[Patentpractice] Amendment to 37 CFR 1.98(a) - IDS reference count "fee" rule impementation

Carl Oppedahl carl at oppedahl.com
Thu Jan 16 01:02:47 UTC 2025


Note:  the original posting was too big for the listserv.  The would-be 
attachment (the November 20, 2024 FR notice) can be obtained here 
<https://www.federalregister.gov/documents/2024/11/20/2024-26821/setting-and-adjusting-patent-fees-during-fiscal-year-2025>.


So here is what our listmate wanted to post:


As you are likely aware, effective January 19, 2025, the USPTO is 
requiring that each IDS contain a written assertion relating to the 
cumulative number of citations made by an applicant in a patent 
application.

The count is based on the number of items listed on an IDS, not the 
number of references submitted.  Each IDS filed from 1/19 on must 
contain this assertion and must state the specific fee that is being 
submitted, if any, corresponding to the cumulative reference count.
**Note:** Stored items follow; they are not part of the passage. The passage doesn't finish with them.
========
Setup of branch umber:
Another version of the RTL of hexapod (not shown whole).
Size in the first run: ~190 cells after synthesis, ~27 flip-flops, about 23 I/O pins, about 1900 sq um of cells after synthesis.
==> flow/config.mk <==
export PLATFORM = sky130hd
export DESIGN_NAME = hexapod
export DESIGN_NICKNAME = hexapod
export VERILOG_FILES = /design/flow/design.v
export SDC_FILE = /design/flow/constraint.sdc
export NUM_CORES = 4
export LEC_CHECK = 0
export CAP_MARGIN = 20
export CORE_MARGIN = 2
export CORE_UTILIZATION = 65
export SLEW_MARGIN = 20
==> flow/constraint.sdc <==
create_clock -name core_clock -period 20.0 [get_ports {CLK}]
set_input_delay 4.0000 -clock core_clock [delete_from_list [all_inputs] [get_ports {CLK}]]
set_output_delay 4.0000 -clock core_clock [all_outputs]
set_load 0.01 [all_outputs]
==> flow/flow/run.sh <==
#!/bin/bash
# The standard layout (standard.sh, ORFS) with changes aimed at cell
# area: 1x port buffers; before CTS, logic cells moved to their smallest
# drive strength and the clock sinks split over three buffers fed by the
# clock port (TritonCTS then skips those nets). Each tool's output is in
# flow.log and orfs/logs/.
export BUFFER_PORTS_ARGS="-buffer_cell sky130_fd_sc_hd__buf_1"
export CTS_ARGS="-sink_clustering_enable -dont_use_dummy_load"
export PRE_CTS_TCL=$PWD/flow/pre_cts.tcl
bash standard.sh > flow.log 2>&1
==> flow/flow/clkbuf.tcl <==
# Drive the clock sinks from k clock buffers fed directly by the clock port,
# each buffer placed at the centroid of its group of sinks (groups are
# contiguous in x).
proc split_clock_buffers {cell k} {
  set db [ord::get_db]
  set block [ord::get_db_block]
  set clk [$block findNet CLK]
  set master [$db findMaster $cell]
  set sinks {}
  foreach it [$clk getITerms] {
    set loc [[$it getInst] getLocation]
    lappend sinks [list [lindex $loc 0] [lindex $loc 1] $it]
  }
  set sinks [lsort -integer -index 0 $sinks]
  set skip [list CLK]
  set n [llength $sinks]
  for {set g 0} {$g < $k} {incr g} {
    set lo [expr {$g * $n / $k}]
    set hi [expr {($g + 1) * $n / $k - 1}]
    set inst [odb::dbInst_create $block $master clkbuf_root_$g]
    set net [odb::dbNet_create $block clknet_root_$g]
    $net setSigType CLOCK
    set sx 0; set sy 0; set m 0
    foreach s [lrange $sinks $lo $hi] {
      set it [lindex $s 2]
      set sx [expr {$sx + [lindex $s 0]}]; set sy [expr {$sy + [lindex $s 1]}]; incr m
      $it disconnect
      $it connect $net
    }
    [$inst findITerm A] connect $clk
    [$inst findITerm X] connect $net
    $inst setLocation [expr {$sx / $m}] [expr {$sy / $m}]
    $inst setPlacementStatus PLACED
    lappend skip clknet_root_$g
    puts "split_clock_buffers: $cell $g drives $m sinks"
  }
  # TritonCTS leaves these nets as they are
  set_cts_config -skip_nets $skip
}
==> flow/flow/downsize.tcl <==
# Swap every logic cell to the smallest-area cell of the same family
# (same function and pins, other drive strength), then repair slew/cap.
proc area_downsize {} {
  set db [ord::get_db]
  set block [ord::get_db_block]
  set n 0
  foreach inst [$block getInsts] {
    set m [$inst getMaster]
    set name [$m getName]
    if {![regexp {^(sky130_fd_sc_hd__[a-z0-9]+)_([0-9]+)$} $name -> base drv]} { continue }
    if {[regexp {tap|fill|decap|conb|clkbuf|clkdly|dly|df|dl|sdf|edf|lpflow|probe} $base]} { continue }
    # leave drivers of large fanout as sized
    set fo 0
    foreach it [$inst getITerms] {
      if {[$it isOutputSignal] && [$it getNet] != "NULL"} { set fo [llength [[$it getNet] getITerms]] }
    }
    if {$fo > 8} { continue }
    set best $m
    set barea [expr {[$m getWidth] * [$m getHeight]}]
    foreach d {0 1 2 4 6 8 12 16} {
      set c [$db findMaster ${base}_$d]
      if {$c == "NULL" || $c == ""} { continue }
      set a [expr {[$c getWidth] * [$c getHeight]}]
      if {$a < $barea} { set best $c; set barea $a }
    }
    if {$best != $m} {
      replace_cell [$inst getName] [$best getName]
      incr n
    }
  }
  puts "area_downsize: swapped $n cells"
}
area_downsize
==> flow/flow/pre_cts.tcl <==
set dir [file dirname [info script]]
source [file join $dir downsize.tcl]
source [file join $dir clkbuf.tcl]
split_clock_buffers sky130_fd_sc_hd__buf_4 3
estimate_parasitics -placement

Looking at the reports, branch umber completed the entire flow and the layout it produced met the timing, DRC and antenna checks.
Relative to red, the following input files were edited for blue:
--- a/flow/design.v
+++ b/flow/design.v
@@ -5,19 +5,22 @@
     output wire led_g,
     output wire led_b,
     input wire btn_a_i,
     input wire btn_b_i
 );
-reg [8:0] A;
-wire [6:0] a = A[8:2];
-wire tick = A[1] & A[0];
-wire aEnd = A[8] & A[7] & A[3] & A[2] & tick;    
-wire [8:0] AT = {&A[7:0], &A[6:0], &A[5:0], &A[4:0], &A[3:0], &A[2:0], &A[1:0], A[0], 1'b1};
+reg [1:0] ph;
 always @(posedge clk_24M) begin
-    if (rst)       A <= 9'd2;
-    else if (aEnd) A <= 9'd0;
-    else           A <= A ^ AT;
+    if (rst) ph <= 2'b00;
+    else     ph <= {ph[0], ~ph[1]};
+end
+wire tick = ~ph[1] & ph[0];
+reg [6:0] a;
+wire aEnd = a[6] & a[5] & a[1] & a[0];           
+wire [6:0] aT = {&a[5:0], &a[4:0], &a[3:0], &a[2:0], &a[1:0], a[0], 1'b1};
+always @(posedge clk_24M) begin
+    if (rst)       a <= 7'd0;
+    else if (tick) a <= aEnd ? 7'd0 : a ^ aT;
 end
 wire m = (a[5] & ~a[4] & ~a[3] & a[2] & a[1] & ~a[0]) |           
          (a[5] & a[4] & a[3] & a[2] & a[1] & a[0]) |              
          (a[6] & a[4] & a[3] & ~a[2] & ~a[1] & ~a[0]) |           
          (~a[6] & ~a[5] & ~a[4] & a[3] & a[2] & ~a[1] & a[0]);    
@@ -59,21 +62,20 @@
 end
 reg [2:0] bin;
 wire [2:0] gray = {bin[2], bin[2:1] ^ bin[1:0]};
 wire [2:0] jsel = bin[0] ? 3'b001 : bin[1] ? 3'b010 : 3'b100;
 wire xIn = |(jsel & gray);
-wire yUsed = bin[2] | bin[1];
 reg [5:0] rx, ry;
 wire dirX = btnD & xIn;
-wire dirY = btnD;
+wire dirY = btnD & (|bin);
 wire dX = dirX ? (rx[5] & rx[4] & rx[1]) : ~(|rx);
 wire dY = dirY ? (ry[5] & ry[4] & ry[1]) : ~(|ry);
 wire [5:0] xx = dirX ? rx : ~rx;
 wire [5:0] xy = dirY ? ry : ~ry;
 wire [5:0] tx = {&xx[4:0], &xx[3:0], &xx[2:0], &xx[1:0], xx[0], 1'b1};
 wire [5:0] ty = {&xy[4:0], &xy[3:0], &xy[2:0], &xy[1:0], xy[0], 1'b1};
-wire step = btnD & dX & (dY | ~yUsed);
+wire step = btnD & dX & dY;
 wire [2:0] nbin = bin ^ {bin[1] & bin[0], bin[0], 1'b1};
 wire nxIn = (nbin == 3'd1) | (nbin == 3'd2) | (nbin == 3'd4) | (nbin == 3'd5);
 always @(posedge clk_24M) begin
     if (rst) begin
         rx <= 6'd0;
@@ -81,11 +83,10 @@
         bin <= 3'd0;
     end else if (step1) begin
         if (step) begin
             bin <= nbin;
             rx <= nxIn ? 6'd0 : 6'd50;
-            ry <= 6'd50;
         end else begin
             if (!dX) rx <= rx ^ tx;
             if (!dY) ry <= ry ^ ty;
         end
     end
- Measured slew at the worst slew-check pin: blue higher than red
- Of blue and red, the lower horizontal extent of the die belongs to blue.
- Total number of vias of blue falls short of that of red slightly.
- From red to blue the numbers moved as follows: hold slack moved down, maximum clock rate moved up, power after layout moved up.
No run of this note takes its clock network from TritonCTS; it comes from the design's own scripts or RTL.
Source: an optimization exercise on an open RTL-to-GDS flow (aim: small area). Production flows keep margins and buffers that such runs may drop. Only simulation tests tie the RTL to the original design; equivalence was not proved. Power figures rest on the tool's default switching activity, not on a simulated workload.

== try-zinc ==
==> flow/design.v (excerpt) <==
module top(
    input CLK               ,
    input RST_N             ,
    input  SCL              ,
    input  SDA              ,
    output SDA_OUT          ,
    output OUT_EN           ,
    input [7:0] RO_ONE      ,
    input [7:0] RO_TWO      ,
    output [31:0] EFUSE_OUT ,
    output [7:0] CTRL_ONE       ,
    output [7:0] CTRL_TWO       ,
    output [7:0] CTRL_THREE     ,
    output VDD5V                ,
    input  Q                    ,
    output PGENB                ,
    output STROBE               ,
    output NR                   ,
    output [31:0] WE
    );
    assign VDD5V = 1'b1;
    wire efuse_bypass     ;
    wire efuse_write      ;
    wire efuse_multiple_en ;
    wire [31:0] efuse_in  ;
    wire write              ;
    wire read               ;
    wire wr_done            ;
    wire rd_done            ;
    wire dshift             ;
    wire [31:0] data_in     ;
    wire rst_n_s            ;
    wire clk_div_r          ;
    clk_div u_clk_div(
  ...
Size: about 1200 cells after synthesis, about 190 flip-flops.
clock: 10.0 ns
lec_check: 0
abc_area: 1
cap_margin: 20
core_margin: 2
core_utilization: 40
slew_margin: 20
standard.sh (not shown) runs the stock make flow with config.mk's settings and CLKGATE_MAP_FILE= SYNTH_SCRIPT=/design/flow/synth_recipe.tcl, a recipe that flattens the netlist after the stock synthesis.
==> flow/flow/run.sh <==
#!/bin/bash
# The standard layout (standard.sh) with three changes:
#  - synthesis maps logic with an area-only ABC script (flow/abc_area2.script);
#    everything else in synthesis, flip-flop mapping included, is unchanged
#  - port buffers use buf_1
#  - the clock tree uses clkbuf_8 with larger sink clusters and no dummy loads
set -euo pipefail
here=$(pwd)
export MY_ABC_SCRIPT=$here/flow/abc_area2.script
export BUFFER_PORTS_ARGS="-buffer_cell sky130_fd_sc_hd__buf_1"
export CTS_ARGS="-sink_clustering_enable -repair_clock_nets -buf_list {sky130_fd_sc_hd__clkbuf_16} -sink_clustering_size 40 -sink_clustering_max_diameter 60 -dont_use_dummy_load"
sed "s|SYNTH_SCRIPT=[^ ]*|SYNTH_SCRIPT=$here/flow/my_synth.tcl|" standard.sh > my_standard.sh
grep -q "SYNTH_SCRIPT=$here/flow/my_synth.tcl" my_standard.sh
bash my_standard.sh > standard.log 2>&1
==> flow/flow/abc_area2.script <==
strash
dch
map -a
strash
dch
map -a
topo
==> flow/flow/my_synth.tcl <==
proc synth {args} { yosys synth -nofsm -noshare {*}$args }
proc abc {args} {
  if {[info exists ::env(MY_ABC_SCRIPT)]} {
    set i [lsearch -exact $args -script]
    if {$i >= 0} { set args [lreplace $args $i [expr {$i+1}] -script $::env(MY_ABC_SCRIPT)] }
  }
  puts "abc args: $args"
  yosys abc {*}$args
}
source $::env(SCRIPTS_DIR)/synth.tcl
# left out here: clear keep_hierarchy, flatten, clean up, hide names made inside functions, write 1_2_yosys.v
The following lists how try-onyx was set up differently from try-zinc:
--- a/flow/flow/run.sh
+++ b/flow/flow/run.sh
@@ -11 +11 @@
-export CTS_ARGS="-sink_clustering_enable -repair_clock_nets -buf_list {sky130_fd_sc_hd__clkbuf_16} -sink_clustering_size 40 -sink_clustering_max_diameter 60 -dont_use_dummy_load"
+export CTS_ARGS="-sink_clustering_enable -repair_clock_nets -buf_list {sky130_fd_sc_hd__clkbuf_8} -sink_clustering_size 16 -sink_clustering_max_diameter 60 -dont_use_dummy_load"
The overall fraction of global-route tracks in use on try-zinc is in line with that on try-onyx. try-onyx against try-zinc: leakage power lost about 2%, total internal power lost 0.15 mW, upper clock frequency limit lost about 1.1%, combinational share of power picked up an extra 1.4 points. Relative to try-zinc, the met3 routing resource usage after global routing of try-onyx is lower by 0.75 points. Comparing try-zinc against try-onyx, there is no change at all in depth of the CTS H-tree. Between try-zinc and try-onyx, the routed wire length does not differ in any meaningful way. try-onyx ends up with lower final design instance area without fill than try-zinc does. Between try-onyx and try-zinc, the register share of the cell area is higher for try-onyx.
What follows belongs to an exercise in optimizing a design on an open flow for a short achievable clock period and few clock cycles; a production flow would make more cautious choices.
The RTL was checked by simulation tests, not by an equivalence proof against the original design.
Power and IR drop assume default switching activity.

## the baseline
// processor
module processor (
  input  wire        clk,
  input  wire        reset,
  output wire [10:0] imem_addr,
  input  wire [17:0] imem_data,
  output wire [9:0]  dmem_addr,
  output wire        dmem_we,
  output wire [17:0] dmem_wdata,
  input  wire [17:0] dmem_rdata,
  output wire        halted
);
  localparam OP_HALT = 4'b0000;
  localparam OP_ADD  = 4'b0001;
  localparam OP_AND  = 4'b0010;
  localparam OP_NAND = 4'b0011;
  localparam OP_NOR  = 4'b0100;
  localparam OP_ADDI = 4'b0101;
  localparam OP_ANDI = 4'b0110;
  localparam OP_JUMP = 4'b0111;
  localparam OP_LD   = 4'b1000;
  localparam OP_ST   = 4'b1001;
  localparam OP_CMP  = 4'b1010;
  localparam OP_JE   = 4'b1011;
  localparam OP_JA   = 4'b1100;
  localparam OP_JB   = 4'b1101;
  localparam OP_JAE  = 4'b1110;
  localparam OP_JBE  = 4'b1111;
  reg  [10:0] pc_f;           
  reg  [10:0] pc_d;           
  reg         v_d;            
  reg         p_d;            
  reg         halt_q;
  reg         e_rep;          
  reg  [10:0] pc_e;
  reg         e_alu;          
  reg         e_add;          
  reg         e_ld;           
  reg         e_cmp;          
  reg         e_and, e_nand, e_nor;    
  reg  [3:0]  e_rd;
  reg  [17:0] x1, x2, x3;     
  reg  [15:0] e_wr;           
  reg  [15:0] e_wl;           
  reg  [15:0] w_wr;           
  reg         w_we;           
  reg  [3:0]  w_rd;
  reg         w_ld;           
  reg  [17:0] r_q;            
  reg         lt_q, gt_q;
  reg  [9:0]  daddr_q;
  reg         dwe_q;
  reg  [17:0] dwdata_q;
  reg  [17:0] rf [0:15];
  wire [17:0] sum;
  add18 u_add (.a(x2), .b(x3), .s(sum));
  ...
Size: ~2500 cells after synthesis, roughly 530 flip-flops.
==> flow/config.mk <==
export PLATFORM = sky130hd
export DESIGN_NAME = processor
export DESIGN_NICKNAME = processor
export VERILOG_FILES = /design/flow/design.v
export SDC_FILE = /design/flow/constraint.sdc
export NUM_CORES = 4
export LEC_CHECK = 0
export CAP_MARGIN = 20
export CORE_MARGIN = 2
export CORE_UTILIZATION = 40
export PLACE_DENSITY = 0.6
export SETUP_SLACK_MARGIN = 3.0
export SLEW_MARGIN = 20
export SYNTH_HIERARCHICAL = 1
==> flow/constraint.sdc <==
create_clock -name core_clock -period 5.0 [get_ports {clk}]
set_input_delay 1.0000 -clock core_clock [delete_from_list [all_inputs] [get_ports {clk}]]
set_output_delay 1.0000 -clock core_clock [all_outputs]
set_load 0.01 [all_outputs]
standard.sh (not shown) runs the stock make flow with config.mk's settings and CLKGATE_MAP_FILE= SYNTH_SCRIPT=/design/flow/synth_recipe.tcl, a recipe that flattens the netlist after the stock synthesis.
==> flow/flow/run.sh <==
#!/bin/bash
set -euo pipefail
export BUFFER_PORTS_ARGS="-buffer_cell sky130_fd_sc_hd__buf_4"
bash standard.sh > standard.log 2>&1
Testbench counts of the baseline, summed over its fixed seeds: cycles 28,464.
The inputs of the candidate differ from those of the baseline as listed below.
- a change of PLACE_DENSITY from 0.6 to 0.65
- a change of CORE_UTILIZATION from 40 to 50
## What came out
Flop-to-flop setup slack: the candidate vs the baseline down 0.17 ns. On combinational cell fraction of total power: between the baseline and the candidate, it ends up lower for the baseline. Clock network fraction of design power down 0.7 points in the candidate wrt the baseline. Number of buffers inserted by post-CTS setup repair (the candidate vs. the baseline) increases by a few percent. Power per standard cell area in the candidate is about 0.5% higher than in the baseline. Lower final worst clock skew among the baseline and the candidate: the candidate. The baseline → the candidate: sequential cell count level; hold slack lower; number of well taps shrank by about 20%; first-pass GRT wire length closely matched the old numbers; largest stage delay on the critical path went up by 0.10 ns.


processor again, from the RTL that the note above started with.
Design processor, start of the top module:
module processor (
  input  wire        clk,
  input  wire        reset,
  output wire [10:0] imem_addr,
  input  wire [17:0] imem_data,
  output wire [9:0]  dmem_addr,
  output wire        dmem_we,
  output wire [17:0] dmem_wdata,
  input  wire [17:0] dmem_rdata,
  output wire        halted
);
  localparam OP_HALT = 4'b0000;
  localparam OP_ADD  = 4'b0001;
  localparam OP_AND  = 4'b0010;
  localparam OP_NAND = 4'b0011;
  localparam OP_NOR  = 4'b0100;
  localparam OP_ADDI = 4'b0101;
  localparam OP_ANDI = 4'b0110;
  localparam OP_JUMP = 4'b0111;
  localparam OP_LD   = 4'b1000;
  localparam OP_ST   = 4'b1001;
  localparam OP_CMP  = 4'b1010;
  localparam OP_JE   = 4'b1011;
  localparam OP_JA   = 4'b1100;
  localparam OP_JB   = 4'b1101;
  localparam OP_JAE  = 4'b1110;
  localparam OP_JBE  = 4'b1111;
  reg  [10:0] pc_f;           
  reg  [10:0] pc_d;           
  reg         v_d;            
  reg         p_d;            
  reg         halt_q;
  reg         e_rep;          
  reg  [10:0] pc_e;
  reg         e_alu;          
  reg         e_add;          
  reg         e_ld;           
  reg         e_cmp;          
  reg         e_and, e_nand, e_nor;    
  reg  [3:0]  e_rd;
  reg  [17:0] x1, x2, x3;     
  ...
clock: 5.0 ns
lec_check: 0
cap_margin: 20
core_margin: 2
core_utilization: 40
place_density: 0.7
setup_slack_margin: 3.0
slew_margin: 20
synth_hierarchical: 1
Scripts as last shown in full above: flow/flow/run.sh
Testbench counts at the start, summed over its fixed seeds: cycles 28,464.
Change:
Settings changed: PLACE_DENSITY 0.7 to 0.6, SETUP_SLACK_MARGIN 3.0 to 3.3.
What happened:
- The changed run went through all stages and came out clean
- via count grows slightly
- cell count is higher by a few percent
- final area came out higher by a few percent
- die area does not change
- routed wire length came out higher by a little under a tenth
- register-to-register slack barely changes
- critical path depth rose by 2
- area after synthesis is unchanged
- setup slack improved by 0.065 ns
- clock skew increases by 0.015 ns
- hold slack gains 0.027 ns

[port drivers added, routing unchanged]
No port has a modelled driver above. Below, the same layouts with a new extraction and two added sets of constraints. Step 1: set_driving_cell puts a clkbuf_16 on clk and a buf_2 on each other input, an assumption about the parent block. Step 2 adds t to the input delays and takes it off the output delays; t is the mean of the earliest and latest rising clock arrival at the registers after step 1. Input paths then give back, and output paths get back, about the clock's delay inside the block. a / b / c = no drivers / after step 1 / after step 2; a / b = the first two.
| run | shift t [ns] | slack for setup (ns) | hold WS [ns] | worst register clock-pin slew, ns | worst slew at a driven data input, ns |
|---|---|---|---|---|---|
| the baseline | 0.697 | 2.678 / 2.537 / 1.840 | 0.403 / 0.403 / 0.403 | 0.07 / 0.07 | 0.36 |
| the candidate | 0.694 | 2.503 / 2.519 / 1.826 | 0.378 / 0.337 / 0.404 | 0.07 / 0.07 | 0.18 |
| the first run of note 2 | 0.676 | 2.590 / 2.601 / 1.925 | 0.376 / 0.337 / 0.408 | 0.08 / 0.08 | 0.14 |
| the second run of note 2 | 0.706 | 2.655 / 2.590 / 1.884 | 0.403 / 0.365 / 0.404 | 0.07 / 0.07 | 0.21 |
After both steps setup and hold are still met in every run listed. For the baseline, which loses most, drivers alone change the setup slack by -0.141 ns; drivers and shift together by -0.838 ns.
In the attached FR notice, the USPTO stated */_it was amending 37 CFR § 
1.98(a)_/*

/“to include a new content requirement for an IDS that will facilitate 
implementation of the IDS size fee. Specifically, the USPTO is requiring 
that an IDS contain a clear written assertion by the applicant and 
patent owner that the IDS is accompanied by the appropriate IDS size fee 
or that no IDS size fee is required. This assertion is necessary because 
it ensures the record is clear as to which fee the applicant or patent 
owner believes may be due (or that no fee may be due) with the IDS so 
the examiner can promptly ascertain whether the IDS is compliant. There 
is no specific language required for the written assertion, but it 
should be readily identifiable on the IDS and clearly convey the 
applicable IDS size fee by specifying the particular paragraph in § 
1.17(v) that applies (e.g., ‘‘the fee due under 1.17(v)(2)’’), if any.”/

I have not found any amendments to 37 CFR 1.98(a) outlining the content 
requirement.  Additionally, despite their prior representation to me 
(also attached), no forms have been made available to us for use.

Shouldn’t this amendment to the CFR be made BEFORE the rule is effective?

The FR notice also said that “an authorization to charge fees to a 
deposit account is not a compliant written assertion under the new § 
1.98(a) requirement, unless the authorization clearly identifies the 
particular IDS size fee that should be charged for submission of a 
particular IDS.”

/For example, language such as ‘‘the Director is authorized to charge 
the § 1.17(v)(2)* fee for the IDS submitted on July 1, 2026 to deposit 
account XX–XXXXX’’ would be a compliant written assertion because 
reference to paragraph (v)(2) particularly identifies the IDS size fee 
due, but language such as ‘‘the Director is authorized to charge any 
applicable IDS size fee to deposit account XX–XXXXX’’ would not be a 
compliant written assertion because it fails to establish which IDS size 
fee is due. General authorizations to charge fees to a deposit account 
are not compliant written assertions under the new § 1.98(a) requirement./

What new requirement is there if the CFR has not been amended?

IDS filings made after January 19 that do not include the written 
assertion or size fee will not be considered by the Examiner – only 
placed in the file.  The applicant, upon learning of the 
non-consideration may file a new IDS with the requisite assertion and 
fee submission but the *_date the new IDS is filed will be the date of 
the IDS_* for the purpose of determining §1.97 compliance.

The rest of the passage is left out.